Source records
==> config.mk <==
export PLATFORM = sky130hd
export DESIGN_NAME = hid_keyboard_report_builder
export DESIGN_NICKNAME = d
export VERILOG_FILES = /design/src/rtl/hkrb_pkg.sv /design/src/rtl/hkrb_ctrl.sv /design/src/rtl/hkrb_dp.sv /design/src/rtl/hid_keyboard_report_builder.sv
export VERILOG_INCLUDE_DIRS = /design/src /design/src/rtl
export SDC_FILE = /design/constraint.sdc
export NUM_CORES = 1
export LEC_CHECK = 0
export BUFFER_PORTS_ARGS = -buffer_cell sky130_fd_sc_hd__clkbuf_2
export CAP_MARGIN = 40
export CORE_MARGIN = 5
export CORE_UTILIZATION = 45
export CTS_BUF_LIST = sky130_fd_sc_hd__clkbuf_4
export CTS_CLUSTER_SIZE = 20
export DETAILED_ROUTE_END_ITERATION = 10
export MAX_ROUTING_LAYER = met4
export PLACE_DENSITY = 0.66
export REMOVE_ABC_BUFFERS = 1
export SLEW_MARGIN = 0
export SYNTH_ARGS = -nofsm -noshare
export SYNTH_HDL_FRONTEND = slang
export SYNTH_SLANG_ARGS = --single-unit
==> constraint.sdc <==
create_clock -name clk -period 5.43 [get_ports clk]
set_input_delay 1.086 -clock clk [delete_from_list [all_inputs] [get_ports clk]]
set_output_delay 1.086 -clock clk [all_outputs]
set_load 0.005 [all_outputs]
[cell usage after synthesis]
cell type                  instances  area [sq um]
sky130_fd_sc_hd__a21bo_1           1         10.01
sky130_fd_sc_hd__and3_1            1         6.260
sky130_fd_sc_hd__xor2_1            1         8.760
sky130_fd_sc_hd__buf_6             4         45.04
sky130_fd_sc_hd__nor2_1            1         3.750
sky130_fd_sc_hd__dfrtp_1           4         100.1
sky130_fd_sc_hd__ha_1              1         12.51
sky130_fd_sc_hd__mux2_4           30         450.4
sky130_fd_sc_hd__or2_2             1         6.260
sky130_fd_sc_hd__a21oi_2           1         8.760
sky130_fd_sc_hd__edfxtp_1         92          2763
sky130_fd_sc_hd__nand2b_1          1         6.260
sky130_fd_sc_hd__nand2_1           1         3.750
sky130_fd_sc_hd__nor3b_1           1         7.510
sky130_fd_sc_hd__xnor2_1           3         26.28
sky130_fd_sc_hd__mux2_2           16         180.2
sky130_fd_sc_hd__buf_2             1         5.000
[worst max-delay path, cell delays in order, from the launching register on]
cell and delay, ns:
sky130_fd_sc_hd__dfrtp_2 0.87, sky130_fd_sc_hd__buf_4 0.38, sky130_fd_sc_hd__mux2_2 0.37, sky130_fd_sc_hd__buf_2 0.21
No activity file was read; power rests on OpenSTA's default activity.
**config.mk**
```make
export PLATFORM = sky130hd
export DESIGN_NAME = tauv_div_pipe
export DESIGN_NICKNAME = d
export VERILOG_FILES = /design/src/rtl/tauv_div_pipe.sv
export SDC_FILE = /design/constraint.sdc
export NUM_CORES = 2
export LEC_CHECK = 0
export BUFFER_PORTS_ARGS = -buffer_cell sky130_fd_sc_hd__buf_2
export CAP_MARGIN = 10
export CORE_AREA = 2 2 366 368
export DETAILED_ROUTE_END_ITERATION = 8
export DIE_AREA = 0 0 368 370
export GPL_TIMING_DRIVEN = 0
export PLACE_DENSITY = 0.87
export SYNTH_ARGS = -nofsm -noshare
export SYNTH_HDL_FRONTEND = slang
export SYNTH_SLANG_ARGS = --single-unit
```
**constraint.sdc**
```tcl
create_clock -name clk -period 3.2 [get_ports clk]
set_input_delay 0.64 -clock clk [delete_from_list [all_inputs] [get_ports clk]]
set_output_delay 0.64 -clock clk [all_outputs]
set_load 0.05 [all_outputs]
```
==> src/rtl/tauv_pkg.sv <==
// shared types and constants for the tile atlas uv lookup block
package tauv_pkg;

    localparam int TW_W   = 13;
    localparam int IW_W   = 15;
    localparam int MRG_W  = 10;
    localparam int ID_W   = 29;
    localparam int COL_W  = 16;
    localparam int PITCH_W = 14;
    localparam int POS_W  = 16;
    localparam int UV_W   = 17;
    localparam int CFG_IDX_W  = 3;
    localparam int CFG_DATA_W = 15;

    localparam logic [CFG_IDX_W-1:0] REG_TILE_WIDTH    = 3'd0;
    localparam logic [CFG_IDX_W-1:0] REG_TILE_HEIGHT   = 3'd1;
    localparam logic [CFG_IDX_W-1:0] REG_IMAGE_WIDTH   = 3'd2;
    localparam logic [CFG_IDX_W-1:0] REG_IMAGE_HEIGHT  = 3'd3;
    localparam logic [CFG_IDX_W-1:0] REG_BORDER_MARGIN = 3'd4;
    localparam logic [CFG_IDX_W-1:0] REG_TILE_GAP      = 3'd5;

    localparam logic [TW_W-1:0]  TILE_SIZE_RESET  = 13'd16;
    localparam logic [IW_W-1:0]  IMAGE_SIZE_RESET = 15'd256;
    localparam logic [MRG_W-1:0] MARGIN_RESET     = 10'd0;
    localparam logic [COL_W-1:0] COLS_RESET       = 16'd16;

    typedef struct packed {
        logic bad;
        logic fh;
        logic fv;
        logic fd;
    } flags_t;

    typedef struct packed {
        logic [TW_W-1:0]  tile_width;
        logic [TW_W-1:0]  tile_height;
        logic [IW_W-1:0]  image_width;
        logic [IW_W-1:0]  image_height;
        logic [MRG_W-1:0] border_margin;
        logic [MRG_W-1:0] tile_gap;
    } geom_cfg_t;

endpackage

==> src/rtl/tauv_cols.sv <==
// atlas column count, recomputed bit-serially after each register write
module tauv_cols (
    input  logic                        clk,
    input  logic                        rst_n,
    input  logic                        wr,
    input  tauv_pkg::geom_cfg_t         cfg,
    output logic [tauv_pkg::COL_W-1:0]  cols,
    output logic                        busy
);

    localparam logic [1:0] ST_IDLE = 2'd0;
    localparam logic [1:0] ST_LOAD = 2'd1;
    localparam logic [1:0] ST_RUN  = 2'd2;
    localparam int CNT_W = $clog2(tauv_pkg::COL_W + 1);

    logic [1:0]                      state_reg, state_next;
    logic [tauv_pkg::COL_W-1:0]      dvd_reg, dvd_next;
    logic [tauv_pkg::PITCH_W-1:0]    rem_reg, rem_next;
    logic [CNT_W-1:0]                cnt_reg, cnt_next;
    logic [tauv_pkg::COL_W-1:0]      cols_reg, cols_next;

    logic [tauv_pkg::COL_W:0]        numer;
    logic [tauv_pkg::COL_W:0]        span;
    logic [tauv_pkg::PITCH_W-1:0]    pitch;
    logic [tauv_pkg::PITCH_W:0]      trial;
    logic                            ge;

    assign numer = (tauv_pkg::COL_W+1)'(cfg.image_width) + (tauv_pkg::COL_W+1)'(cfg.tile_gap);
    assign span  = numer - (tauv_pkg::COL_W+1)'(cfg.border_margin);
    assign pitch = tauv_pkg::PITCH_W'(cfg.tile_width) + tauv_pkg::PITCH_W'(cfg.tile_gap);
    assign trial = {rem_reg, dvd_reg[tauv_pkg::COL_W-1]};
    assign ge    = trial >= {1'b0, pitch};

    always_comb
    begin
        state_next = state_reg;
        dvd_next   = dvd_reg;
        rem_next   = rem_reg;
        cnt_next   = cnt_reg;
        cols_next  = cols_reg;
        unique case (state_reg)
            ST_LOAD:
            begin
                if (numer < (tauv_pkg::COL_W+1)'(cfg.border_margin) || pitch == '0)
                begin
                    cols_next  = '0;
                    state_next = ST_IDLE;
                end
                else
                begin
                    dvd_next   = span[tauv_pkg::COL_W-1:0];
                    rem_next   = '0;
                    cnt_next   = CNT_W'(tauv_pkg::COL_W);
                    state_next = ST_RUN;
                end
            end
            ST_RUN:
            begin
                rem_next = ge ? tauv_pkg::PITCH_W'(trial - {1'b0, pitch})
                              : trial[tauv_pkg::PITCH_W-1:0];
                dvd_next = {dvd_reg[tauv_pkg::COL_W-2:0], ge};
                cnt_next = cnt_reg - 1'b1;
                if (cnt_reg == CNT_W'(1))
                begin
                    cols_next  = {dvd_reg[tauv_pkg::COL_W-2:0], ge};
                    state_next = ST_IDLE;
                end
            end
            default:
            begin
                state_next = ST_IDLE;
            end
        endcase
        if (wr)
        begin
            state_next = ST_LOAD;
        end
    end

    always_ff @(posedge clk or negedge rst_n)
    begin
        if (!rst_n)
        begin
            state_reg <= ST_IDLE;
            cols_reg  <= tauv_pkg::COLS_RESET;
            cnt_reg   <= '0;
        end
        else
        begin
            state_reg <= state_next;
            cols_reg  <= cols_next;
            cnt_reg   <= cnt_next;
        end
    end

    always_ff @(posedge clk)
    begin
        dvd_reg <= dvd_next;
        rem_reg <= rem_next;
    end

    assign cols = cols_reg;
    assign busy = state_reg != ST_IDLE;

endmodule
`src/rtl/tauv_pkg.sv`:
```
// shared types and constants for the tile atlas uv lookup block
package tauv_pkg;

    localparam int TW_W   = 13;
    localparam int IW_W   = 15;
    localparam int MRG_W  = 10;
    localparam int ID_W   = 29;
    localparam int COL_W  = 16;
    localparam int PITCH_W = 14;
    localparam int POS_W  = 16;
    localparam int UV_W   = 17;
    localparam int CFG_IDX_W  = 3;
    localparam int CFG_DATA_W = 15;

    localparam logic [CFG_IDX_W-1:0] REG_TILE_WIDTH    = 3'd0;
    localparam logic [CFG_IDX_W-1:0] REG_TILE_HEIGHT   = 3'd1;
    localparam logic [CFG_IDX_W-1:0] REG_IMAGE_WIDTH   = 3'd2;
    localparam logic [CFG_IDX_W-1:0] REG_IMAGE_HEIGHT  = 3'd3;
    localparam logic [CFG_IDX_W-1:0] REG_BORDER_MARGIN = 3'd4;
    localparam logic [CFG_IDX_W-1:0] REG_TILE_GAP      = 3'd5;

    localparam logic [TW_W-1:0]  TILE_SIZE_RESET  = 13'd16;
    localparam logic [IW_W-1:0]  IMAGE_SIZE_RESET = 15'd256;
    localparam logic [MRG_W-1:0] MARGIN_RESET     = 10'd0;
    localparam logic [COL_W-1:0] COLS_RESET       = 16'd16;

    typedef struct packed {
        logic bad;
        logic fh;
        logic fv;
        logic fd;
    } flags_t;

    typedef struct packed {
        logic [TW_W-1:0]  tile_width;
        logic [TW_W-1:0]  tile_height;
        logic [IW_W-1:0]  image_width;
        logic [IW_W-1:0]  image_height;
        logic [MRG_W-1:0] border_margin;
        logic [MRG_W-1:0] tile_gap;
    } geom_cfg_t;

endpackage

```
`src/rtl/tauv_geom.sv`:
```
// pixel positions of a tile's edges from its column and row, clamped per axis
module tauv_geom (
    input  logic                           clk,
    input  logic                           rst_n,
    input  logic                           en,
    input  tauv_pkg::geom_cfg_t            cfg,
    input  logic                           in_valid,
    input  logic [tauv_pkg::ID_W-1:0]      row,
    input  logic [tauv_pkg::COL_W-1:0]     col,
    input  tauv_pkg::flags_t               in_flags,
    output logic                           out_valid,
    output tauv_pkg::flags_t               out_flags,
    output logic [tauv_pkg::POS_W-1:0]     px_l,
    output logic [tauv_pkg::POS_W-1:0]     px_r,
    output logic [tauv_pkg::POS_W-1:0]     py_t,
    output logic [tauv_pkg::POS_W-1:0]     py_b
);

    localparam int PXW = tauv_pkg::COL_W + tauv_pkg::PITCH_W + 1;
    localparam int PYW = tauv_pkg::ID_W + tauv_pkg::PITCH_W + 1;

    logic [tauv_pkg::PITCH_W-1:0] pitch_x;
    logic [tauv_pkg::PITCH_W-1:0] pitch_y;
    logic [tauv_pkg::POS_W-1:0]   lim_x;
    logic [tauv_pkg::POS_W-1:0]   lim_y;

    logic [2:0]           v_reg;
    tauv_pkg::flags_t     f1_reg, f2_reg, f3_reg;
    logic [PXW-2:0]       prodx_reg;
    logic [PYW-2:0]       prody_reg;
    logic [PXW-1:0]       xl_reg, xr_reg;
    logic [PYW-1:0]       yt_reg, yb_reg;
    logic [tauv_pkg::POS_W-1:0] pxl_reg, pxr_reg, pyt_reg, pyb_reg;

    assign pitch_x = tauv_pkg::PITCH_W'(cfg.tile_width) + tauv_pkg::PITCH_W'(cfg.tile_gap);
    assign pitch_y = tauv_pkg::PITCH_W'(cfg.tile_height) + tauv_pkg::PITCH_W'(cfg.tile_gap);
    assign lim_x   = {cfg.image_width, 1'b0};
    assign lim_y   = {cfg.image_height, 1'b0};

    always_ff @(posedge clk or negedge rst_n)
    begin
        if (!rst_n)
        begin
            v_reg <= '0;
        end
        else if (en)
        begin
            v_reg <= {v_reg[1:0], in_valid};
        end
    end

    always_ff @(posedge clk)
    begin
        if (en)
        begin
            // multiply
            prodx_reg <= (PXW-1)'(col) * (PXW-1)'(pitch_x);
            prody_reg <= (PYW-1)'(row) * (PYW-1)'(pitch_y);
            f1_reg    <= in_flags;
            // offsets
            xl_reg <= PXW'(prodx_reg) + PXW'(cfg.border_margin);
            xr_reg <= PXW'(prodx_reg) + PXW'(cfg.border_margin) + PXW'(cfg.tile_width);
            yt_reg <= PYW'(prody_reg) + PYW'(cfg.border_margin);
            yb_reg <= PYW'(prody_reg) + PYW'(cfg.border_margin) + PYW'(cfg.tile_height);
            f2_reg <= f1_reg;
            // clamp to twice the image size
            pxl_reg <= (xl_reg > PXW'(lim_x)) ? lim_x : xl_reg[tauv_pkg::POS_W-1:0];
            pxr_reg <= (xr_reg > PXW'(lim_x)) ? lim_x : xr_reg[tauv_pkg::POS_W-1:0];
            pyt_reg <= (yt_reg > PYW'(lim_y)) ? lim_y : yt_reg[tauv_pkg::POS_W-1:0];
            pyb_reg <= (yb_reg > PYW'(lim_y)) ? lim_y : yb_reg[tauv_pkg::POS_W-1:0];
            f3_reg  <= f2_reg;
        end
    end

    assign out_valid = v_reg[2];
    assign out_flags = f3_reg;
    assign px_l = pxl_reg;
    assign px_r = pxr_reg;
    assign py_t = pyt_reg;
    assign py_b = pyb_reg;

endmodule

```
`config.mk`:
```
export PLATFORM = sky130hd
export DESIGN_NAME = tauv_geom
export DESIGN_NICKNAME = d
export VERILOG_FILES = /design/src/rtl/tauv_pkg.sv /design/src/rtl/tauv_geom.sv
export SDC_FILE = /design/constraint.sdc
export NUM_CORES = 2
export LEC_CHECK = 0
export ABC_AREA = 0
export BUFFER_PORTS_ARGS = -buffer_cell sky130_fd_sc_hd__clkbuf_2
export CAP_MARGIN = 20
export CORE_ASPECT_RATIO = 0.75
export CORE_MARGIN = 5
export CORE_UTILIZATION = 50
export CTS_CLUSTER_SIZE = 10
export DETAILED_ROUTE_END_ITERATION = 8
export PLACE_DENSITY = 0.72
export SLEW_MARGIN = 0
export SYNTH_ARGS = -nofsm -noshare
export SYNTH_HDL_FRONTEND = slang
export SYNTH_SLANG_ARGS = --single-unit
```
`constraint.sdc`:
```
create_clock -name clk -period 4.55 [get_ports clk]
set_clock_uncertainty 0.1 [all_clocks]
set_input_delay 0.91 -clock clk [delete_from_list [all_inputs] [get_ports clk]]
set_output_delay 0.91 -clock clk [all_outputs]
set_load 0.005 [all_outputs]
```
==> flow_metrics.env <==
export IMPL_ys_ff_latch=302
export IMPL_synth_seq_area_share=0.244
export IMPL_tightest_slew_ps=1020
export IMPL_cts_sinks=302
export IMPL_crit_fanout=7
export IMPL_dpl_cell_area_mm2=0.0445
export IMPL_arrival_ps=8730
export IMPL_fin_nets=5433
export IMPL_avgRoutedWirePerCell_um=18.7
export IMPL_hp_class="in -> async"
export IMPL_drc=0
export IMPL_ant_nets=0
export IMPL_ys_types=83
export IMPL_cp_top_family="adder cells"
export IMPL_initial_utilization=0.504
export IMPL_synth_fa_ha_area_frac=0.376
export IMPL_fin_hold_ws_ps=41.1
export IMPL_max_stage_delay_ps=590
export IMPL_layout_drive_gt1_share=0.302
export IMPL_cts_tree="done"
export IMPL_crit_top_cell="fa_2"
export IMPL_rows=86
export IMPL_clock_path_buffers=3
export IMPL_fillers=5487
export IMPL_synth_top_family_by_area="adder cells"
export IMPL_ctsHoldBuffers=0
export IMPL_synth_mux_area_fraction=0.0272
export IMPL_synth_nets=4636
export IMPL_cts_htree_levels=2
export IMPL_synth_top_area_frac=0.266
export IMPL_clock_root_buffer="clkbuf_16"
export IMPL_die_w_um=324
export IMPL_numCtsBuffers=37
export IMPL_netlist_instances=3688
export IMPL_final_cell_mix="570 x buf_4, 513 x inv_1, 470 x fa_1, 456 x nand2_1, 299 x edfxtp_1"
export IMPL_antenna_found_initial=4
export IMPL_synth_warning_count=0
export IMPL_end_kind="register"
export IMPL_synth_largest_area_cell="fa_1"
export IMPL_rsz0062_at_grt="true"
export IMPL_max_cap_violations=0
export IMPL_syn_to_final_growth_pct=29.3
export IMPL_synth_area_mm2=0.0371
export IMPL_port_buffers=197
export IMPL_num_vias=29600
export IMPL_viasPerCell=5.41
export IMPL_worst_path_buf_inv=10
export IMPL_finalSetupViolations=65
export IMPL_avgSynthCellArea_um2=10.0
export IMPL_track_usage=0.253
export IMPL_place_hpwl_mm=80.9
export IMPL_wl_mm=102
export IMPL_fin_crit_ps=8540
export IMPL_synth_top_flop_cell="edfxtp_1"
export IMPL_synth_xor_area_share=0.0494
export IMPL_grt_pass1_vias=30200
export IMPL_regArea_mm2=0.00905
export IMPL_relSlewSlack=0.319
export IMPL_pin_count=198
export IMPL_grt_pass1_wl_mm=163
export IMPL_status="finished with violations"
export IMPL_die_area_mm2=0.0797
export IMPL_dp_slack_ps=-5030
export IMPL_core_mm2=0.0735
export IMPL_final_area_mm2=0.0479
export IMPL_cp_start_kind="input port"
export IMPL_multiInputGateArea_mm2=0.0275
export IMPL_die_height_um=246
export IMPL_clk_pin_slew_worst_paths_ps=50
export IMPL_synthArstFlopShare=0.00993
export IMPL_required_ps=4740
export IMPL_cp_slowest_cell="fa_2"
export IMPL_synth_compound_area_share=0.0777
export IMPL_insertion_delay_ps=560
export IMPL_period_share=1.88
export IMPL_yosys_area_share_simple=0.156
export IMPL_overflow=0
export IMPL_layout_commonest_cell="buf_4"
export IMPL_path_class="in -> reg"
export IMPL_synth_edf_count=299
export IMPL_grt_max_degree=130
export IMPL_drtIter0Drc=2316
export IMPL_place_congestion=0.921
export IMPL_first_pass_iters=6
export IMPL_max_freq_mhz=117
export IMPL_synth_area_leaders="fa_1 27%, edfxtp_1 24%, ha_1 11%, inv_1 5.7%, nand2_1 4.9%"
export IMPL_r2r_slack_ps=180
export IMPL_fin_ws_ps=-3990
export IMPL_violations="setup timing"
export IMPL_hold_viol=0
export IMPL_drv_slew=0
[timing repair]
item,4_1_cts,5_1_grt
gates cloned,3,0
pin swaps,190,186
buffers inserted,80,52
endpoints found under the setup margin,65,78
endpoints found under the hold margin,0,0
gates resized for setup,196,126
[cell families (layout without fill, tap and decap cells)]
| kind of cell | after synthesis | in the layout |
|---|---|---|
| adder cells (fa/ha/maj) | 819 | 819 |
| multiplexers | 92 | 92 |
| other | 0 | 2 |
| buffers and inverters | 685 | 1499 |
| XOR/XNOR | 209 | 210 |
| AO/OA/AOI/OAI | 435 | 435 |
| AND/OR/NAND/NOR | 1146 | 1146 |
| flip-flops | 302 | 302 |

Aim of the exercise:
With the entries above as the source, set down exactly the lines from the one holding "buffers inserted,80,52" through the last line, both ends included.

Response below:
buffers inserted,80,52
endpoints found under the setup margin,65,78
endpoints found under the hold margin,0,0
gates resized for setup,196,126
[cell families (layout without fill, tap and decap cells)]
| kind of cell | after synthesis | in the layout |
|---|---|---|
| adder cells (fa/ha/maj) | 819 | 819 |
| multiplexers | 92 | 92 |
| other | 0 | 2 |
| buffers and inverters | 685 | 1499 |
| XOR/XNOR | 209 | 210 |
| AO/OA/AOI/OAI | 435 | 435 |
| AND/OR/NAND/NOR | 1146 | 1146 |
| flip-flops | 302 | 302 |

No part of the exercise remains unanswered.